Origens Brasil: A Green QR Code for More Respect for the Amazon

A Brazilian organization is supporting a low carbon economy in the Amazon while raising awareness for indigenous communities and their history - all with a help of a green certification and a QR code. 

Autor*in Ana Galán Herranz, 07.22.19

Translation Ana Galán Herranz:

A Brazilian organization is supporting a low carbon economy in the Amazon while raising awareness for indigenous communities and their history – all with a help of a green certification and a QR code. 

Forests support biodiversity and different habitats and are crucial for protecting watersheds and regulating the water cycle. They also stabilise the climate, purify the air and enrich the soil. So, why are we cutting them down? The Amazon, an ecosystem that is considered by many to be nature’s best defense against global warming, with its trees absorbing huge amounts of carbon dioxide and which is also home to more than 3000 indigenous communities, is shrinking every year.

Brazil’s current president isn’t helping matters. His policies have increased the deforestation rates in the Amazon, and he has been accused of making “anti-indigenous” policies too. One of his first moves after taking up office was to get rid of the government offices responsible for the education and health of indigenous people, and to hand decisions on indigenous land over to the Ministry of Agriculture with a view to opening up previously-protected areas of the Amazon to large-scale agriculture and commercial mining. There are currently approximately 900,000 people (belonging to 305 different tribes) living in Brazil’s Amazon.

One Brasilian NGO, Imaflora, based in the state of Sao Paulo, is fighting back and working to preserve the forest by supporting the indigenous communities that live there through a range of different projects. One of the projects, called Origens Brasil is a combination of brand, certification and digital platform that connects buyers with sustainable indigenous producers in the Amazon. It’s also a multi-sector network – of producers, companies and consumers.

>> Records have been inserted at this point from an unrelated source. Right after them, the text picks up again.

`src/rtl/core/ard_pkg.sv`:
```
// Shared types and constants for the aligned range decomposer.
`timescale 1ns / 1ps

package ard_pkg;

  localparam int unsigned FIELD_W     = 32;
  localparam int unsigned LEVEL_W     = 6;
  localparam int unsigned QUEUE_DEPTH = 2;

  typedef struct packed {
    logic [FIELD_W-1:0] range_low;
    logic [FIELD_W-1:0] range_high;
  } range_t;

  typedef struct packed {
    logic [FIELD_W-1:0] block_start;
    logic [LEVEL_W-1:0] block_level;
    logic               last;
    logic               error;
  } block_t;

endpackage

```
`src/rtl/core/ard_range_if.sv`:
```
// Valid/ready channel that carries one input range item.
`timescale 1ns / 1ps

interface ard_range_if import ard_pkg::*; ();
  logic   valid;
  logic   ready;
  range_t payload;

  modport source (output valid, output payload, input ready);
  modport sink   (input valid, input payload, output ready);
endinterface

```
`src/rtl/core/ard_block_if.sv`:
```
// Valid/ready channel that carries one aligned block item.
`timescale 1ns / 1ps

interface ard_block_if import ard_pkg::*; ();
  logic   valid;
  logic   ready;
  block_t payload;

  modport source (output valid, output payload, input ready);
  modport sink   (input valid, input payload, output ready);
endinterface

```
`src/rtl/core/ard_front.sv`:
```
// Front end: accept range items, check them and turn them into work entries.
`timescale 1ns / 1ps

module ard_front import ard_pkg::*; #(
  parameter int unsigned ADDR_WIDTH = 32,
  parameter int unsigned ENTRY_W    = 2 * ADDR_WIDTH + 3
) (
  ard_range_if.sink           in_ch,
  input  logic                one_based,
  input  logic                q_full,
  output logic                q_push,
  output logic [ENTRY_W-1:0]  q_push_data
);

  localparam int unsigned AW    = ADDR_WIDTH;
  localparam int unsigned REM_W = AW + 1;

  typedef struct packed {
    logic             err;
    logic             bias;
    logic [AW-1:0]    pos;
    logic [REM_W-1:0] rem;
  } entry_t;

  logic [AW-1:0] low;
  logic [AW-1:0] high;
  entry_t        entry;

  assign low  = in_ch.payload.range_low[AW-1:0];
  assign high = in_ch.payload.range_high[AW-1:0];

  always_comb begin
    // Empty range, or a one-based range that would start below zero.
    entry.err  = (low > high) || (one_based && (low == '0));
    entry.bias = one_based;
    entry.pos  = low - {{(AW-1){1'b0}}, one_based};
    entry.rem  = {1'b0, high} - {1'b0, low} + REM_W'(1);
  end

  assign in_ch.ready = !q_full;
  assign q_push      = in_ch.valid && !q_full;
  assign q_push_data = ENTRY_W'(entry);

endmodule

```
`src/rtl/core/ard_queue.sv`:
```
// Short FIFO that decouples the front end from the block generator.
`timescale 1ns / 1ps

module ard_queue import ard_pkg::*; #(
  parameter int unsigned WIDTH = 67
) (
  input  logic             clk,
  input  logic             rst_n,
  input  logic             push,
  input  logic [WIDTH-1:0] push_data,
  output logic             full,
  input  logic             pop,
  output logic [WIDTH-1:0] pop_data,
  output logic             empty
);

  localparam int unsigned PTR_W = $clog2(QUEUE_DEPTH);
  localparam int unsigned CNT_W = PTR_W + 1;

  logic [WIDTH-1:0] mem [QUEUE_DEPTH];
  logic [PTR_W-1:0] wr_ptr_r, wr_ptr_nxt;
  logic [PTR_W-1:0] rd_ptr_r, rd_ptr_nxt;
  logic [CNT_W-1:0] count_r, count_nxt;
  logic             do_push;
  logic             do_pop;

  assign full     = (count_r == CNT_W'(QUEUE_DEPTH));
  assign empty    = (count_r == '0);
  assign do_push  = push && !full;
  assign do_pop   = pop && !empty;
  assign pop_data = mem[rd_ptr_r];

  always_comb begin
    wr_ptr_nxt = do_push ? wr_ptr_r + PTR_W'(1) : wr_ptr_r;
    rd_ptr_nxt = do_pop  ? rd_ptr_r + PTR_W'(1) : rd_ptr_r;
    count_nxt  = count_r + CNT_W'(do_push) - CNT_W'(do_pop);
  end

  always_ff @(posedge clk) begin
    if (!rst_n) begin
      wr_ptr_r <= '0;
      rd_ptr_r <= '0;
      count_r  <= '0;
    end else begin
      wr_ptr_r <= wr_ptr_nxt;
      rd_ptr_r <= rd_ptr_nxt;
      count_r  <= count_nxt;
    end
  end

  always_ff @(posedge clk) begin
    if (do_push) begin
      mem[wr_ptr_r] <= push_data;
    end
  end

endmodule

```
`src/rtl/core/ard_back.sv`:
```
// Back end: walk one range and emit its aligned blocks into an output register.
`timescale 1ns / 1ps

module ard_back import ard_pkg::*; #(
  parameter int unsigned ADDR_WIDTH = 32,
  parameter int unsigned ENTRY_W    = 2 * ADDR_WIDTH + 3
) (
  input  logic               clk,
  input  logic               rst_n,
  input  logic               q_empty,
  input  logic [ENTRY_W-1:0] q_pop_data,
  output logic               q_pop,
  ard_block_if.source        out_ch
);

  localparam int unsigned AW    = ADDR_WIDTH;
  localparam int unsigned REM_W = AW + 1;

  typedef struct packed {
    logic             err;
    logic             bias;
    logic [AW-1:0]    pos;
    logic [REM_W-1:0] rem;
  } entry_t;

  entry_t           head;
  logic             busy_r, busy_nxt;
  logic             err_r;
  logic             bias_r;
  logic [AW-1:0]    pos_r;
  logic [REM_W-1:0] rem_r;
  logic             out_valid_r, out_valid_nxt;
  block_t           out_data_r;

  logic [LEVEL_W-1:0] tz;
  logic [LEVEL_W-1:0] msb;
  logic [LEVEL_W-1:0] level;
  logic [REM_W-1:0]   size;
  logic [AW-1:0]      start;
  logic               finish;
  logic               advance;
  logic               emit;
  block_t             result;

  assign head = entry_t'(q_pop_data);

  always_comb begin
    // Alignment of the current position; position zero is aligned to everything.
    tz = LEVEL_W'(AW);
    for (int i = AW - 1; i >= 0; i--) begin
      if (pos_r[i]) tz = LEVEL_W'(i);
    end
    // Largest power of two that still fits in what is left.
    msb = '0;
    for (int i = 0; i < REM_W; i++) begin
      if (rem_r[i]) msb = LEVEL_W'(i);
    end
    level  = (tz < msb) ? tz : msb;
    size   = REM_W'(1) << level;
    start  = pos_r + {{(AW-1){1'b0}}, bias_r};
    finish = err_r || (rem_r == size);

    if (err_r) begin
      result.block_start = '0;
      result.block_level = '0;
      result.last        = 1'b1;
      result.error       = 1'b1;
    end else begin
      result.block_start = FIELD_W'(start);
      result.block_level = level;
      result.last        = finish;
      result.error       = 1'b0;
    end
  end

  assign advance = !out_valid_r || out_ch.ready;
  assign emit    = busy_r && advance;
  assign q_pop   = !q_empty && (!busy_r || (emit && finish));

  always_comb begin
    busy_nxt = busy_r;
    if (q_pop) begin
      busy_nxt = 1'b1;
    end else if (emit && finish) begin
      busy_nxt = 1'b0;
    end
    out_valid_nxt = out_valid_r;
    if (emit) begin
      out_valid_nxt = 1'b1;
    end else if (out_ch.ready) begin
      out_valid_nxt = 1'b0;
    end
  end

  always_ff @(posedge clk) begin
    if (!rst_n) begin
      busy_r      <= 1'b0;
      out_valid_r <= 1'b0;
    end else begin
      busy_r      <= busy_nxt;
      out_valid_r <= out_valid_nxt;
    end
  end

  always_ff @(posedge clk) begin
    if (q_pop) begin
      err_r  <= head.err;
      bias_r <= head.bias;
      pos_r  <= head.pos;
      rem_r  <= head.rem;
    end else if (emit) begin
      pos_r <= pos_r + size[AW-1:0];
      rem_r <= rem_r - size;
    end
    if (emit) begin
      out_data_r <= result;
    end
  end

  assign out_ch.valid   = out_valid_r;
  assign out_ch.payload = out_data_r;

endmodule

```
`src/rtl/core/aligned_range_decomposer_core.sv`:
```
// Top level of the aligned power-of-two range decomposer.
// Path: each accepted item passes through the queue and the walker registers, and its blocks leave the output register.
// Throughput: one block per cycle while the output accepts; an item yields 1 to
// 2*ADDR_WIDTH-2 blocks (62 at 32 bits), an error item yields one.
// Reset: synchronous active-low rst_n clears the queue, walker and output valid, and
// sets one_based to 0. No memory clearing pass is needed.
`timescale 1ns / 1ps

module aligned_range_decomposer_core import ard_pkg::*; #(
  parameter int unsigned ADDR_WIDTH = 32
) (
  input  logic        clk,
  input  logic        rst_n,
  ard_range_if.sink   in_ch,
  ard_block_if.source out_ch,
  input  logic        cfg_wr_en,
  input  logic        cfg_wr_data
);

  // Queue entry: error flag, bias, lowered start position, remaining length.
  localparam int unsigned ENTRY_W = 2 * ADDR_WIDTH + 3;

  logic               one_based_r;
  logic               q_push;
  logic [ENTRY_W-1:0] q_push_data;
  logic               q_full;
  logic               q_pop;
  logic [ENTRY_W-1:0] q_pop_data;
  logic               q_empty;

  // Hold the mode bit; the user must write it only while the block is idle, the block itself does not enforce this.
  always_ff @(posedge clk) begin
    if (!rst_n) begin
      one_based_r <= 1'b0;
    end else if (cfg_wr_en) begin
      one_based_r <= cfg_wr_data;
    end
  end

  // Classify each item: drop bad ranges to a single error entry, lower one-based bounds.
  ard_front #(
    .ADDR_WIDTH (ADDR_WIDTH),
    .ENTRY_W    (ENTRY_W)
  ) u_front (
    .in_ch       (in_ch),
    .one_based   (one_based_r),
    .q_full      (q_full),
    .q_push      (q_push),
    .q_push_data (q_push_data)
  );

  // Buffer classified items so the front keeps accepting while blocks stream out.
  ard_queue #(
    .WIDTH (ENTRY_W)
  ) u_queue (
    .clk       (clk),
    .rst_n     (rst_n),
    .push      (q_push),
    .push_data (q_push_data),
    .full      (q_full),
    .pop       (q_pop),
    .pop_data  (q_pop_data),
    .empty     (q_empty)
  );

  // Advance one aligned block per cycle while the output accepts, largest aligned block that still fits.
  ard_back #(
    .ADDR_WIDTH (ADDR_WIDTH),
    .ENTRY_W    (ENTRY_W)
  ) u_back (
    .clk        (clk),
    .rst_n      (rst_n),
    .q_empty    (q_empty),
    .q_pop_data (q_pop_data),
    .q_pop      (q_pop),
    .out_ch     (out_ch)
  );

endmodule

```
`src/flat_wrapper.sv`:
```
// flat-port wrapper written by rule: the top's interface ports become plain ports
module aligned_range_decomposer_core_flat import ard_pkg::*;
#(
  parameter int unsigned ADDR_WIDTH = 32
)
  (clk, rst_n, cfg_wr_en, cfg_wr_data, in_ch_valid, in_ch_payload, in_ch_ready, out_ch_valid, out_ch_payload, out_ch_ready);
  ard_range_if in_ch_i ();
  ard_block_if out_ch_i ();
  input  logic clk;
  input  logic rst_n;
  input  logic cfg_wr_en;
  input  logic cfg_wr_data;
  input wire logic [$bits(in_ch_i.valid)-1:0] in_ch_valid;
  input wire logic [$bits(in_ch_i.payload)-1:0] in_ch_payload;
  output wire logic [$bits(in_ch_i.ready)-1:0] in_ch_ready;
  output wire logic [$bits(out_ch_i.valid)-1:0] out_ch_valid;
  output wire logic [$bits(out_ch_i.payload)-1:0] out_ch_payload;
  input wire logic [$bits(out_ch_i.ready)-1:0] out_ch_ready;
  assign in_ch_i.valid = in_ch_valid;
  assign in_ch_i.payload = in_ch_payload;
  assign in_ch_ready = in_ch_i.ready;
  assign out_ch_valid = out_ch_i.valid;
  assign out_ch_payload = out_ch_i.payload;
  assign out_ch_i.ready = out_ch_ready;
  aligned_range_decomposer_core #(.ADDR_WIDTH(ADDR_WIDTH)) u_core (.clk(clk), .rst_n(rst_n), .in_ch(in_ch_i), .out_ch(out_ch_i), .cfg_wr_en(cfg_wr_en), .cfg_wr_data(cfg_wr_data));
endmodule
```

The tool was launched in 2016 in collaboration with the Socio-Environmental Institute (ISA is the Portuguese acronym) and financed by the sustainable development fund Fundo Amazônia. Imaflora was recognised internationally recently, when it won the FAO’s Award for Innovation and Digitalization of Sustainable Food Systems for the Origens Brasil project. This award aims to recognize innovations with a positive impact on supply chains and strengthen the link between farmers and consumers.

Transparency and tradition

The products sold within the Origens Brasil project are registered on a digital platform and supplied with a QR code that allows both buyers and consumers to track the product’s origin and history, thus increasing transparency and helping consumers identify companies and products that value and respect – in their commercial practices – the indigenous populations and their territories. As well as opening the indigenous products to new markets – and promoting the economic participation of women and young people – it also encourages ethical commercial relations built on dialogue, transparency and balance, and respect for the diversity of indigenous’ people’s traditional ways of life.

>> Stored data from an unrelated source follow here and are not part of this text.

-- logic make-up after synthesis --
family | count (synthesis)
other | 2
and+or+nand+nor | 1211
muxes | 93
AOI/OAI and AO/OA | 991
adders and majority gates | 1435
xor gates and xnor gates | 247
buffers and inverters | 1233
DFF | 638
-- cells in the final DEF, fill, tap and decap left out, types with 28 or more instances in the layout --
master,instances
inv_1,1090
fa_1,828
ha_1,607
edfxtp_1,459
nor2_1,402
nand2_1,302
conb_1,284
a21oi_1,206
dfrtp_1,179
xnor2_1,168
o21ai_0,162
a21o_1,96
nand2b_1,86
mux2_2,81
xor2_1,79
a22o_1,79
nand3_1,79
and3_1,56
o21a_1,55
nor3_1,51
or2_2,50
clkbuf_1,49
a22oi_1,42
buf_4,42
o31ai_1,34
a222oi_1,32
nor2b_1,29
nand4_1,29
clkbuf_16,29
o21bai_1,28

Scanning the QR code (also in Origens Brasil’s logo), the consumer is provided with information about the origin of the product, the story of its producers, information about the region, the journey that the products travel, and even how much the distributors bought the products for.

Currently, there are more than 40 different products with the Origens Brasil range. The range of products includes food but also traditional crafts: from chocolate, oils, Brazil nuts, pepper and honey to traditional woven baskets, shoes and painted fabrics. These artesanal products of course tend to have a whole host of intrinsic environmental valuestoo: the fruits of sustainable, traditional extractive production with a low impact on natural resources.

Origens Brasil is currently working with more than 1,500 producers from 34 different ethnic groups, 14 companies and 40 organizations and local communities. They also operate in 36 protected areas.

The project will hopefully be able to spread in the future and positively impact even more communities – in spite of the country’s current political situation. However, the Brazilian government recently announced that it wanted to alter the way Fundo Amazônia (the project’s source of funds) is run. The two European nations that donate most money to it reacted by announcing that they might, if unhappy with the changes, stop making donations or even take back unused money. Fingers crossed the fund can continue supporting projects like this in the future – ones that go against the political grain and value the natural biodiversity of the Amazon, and the people who live there.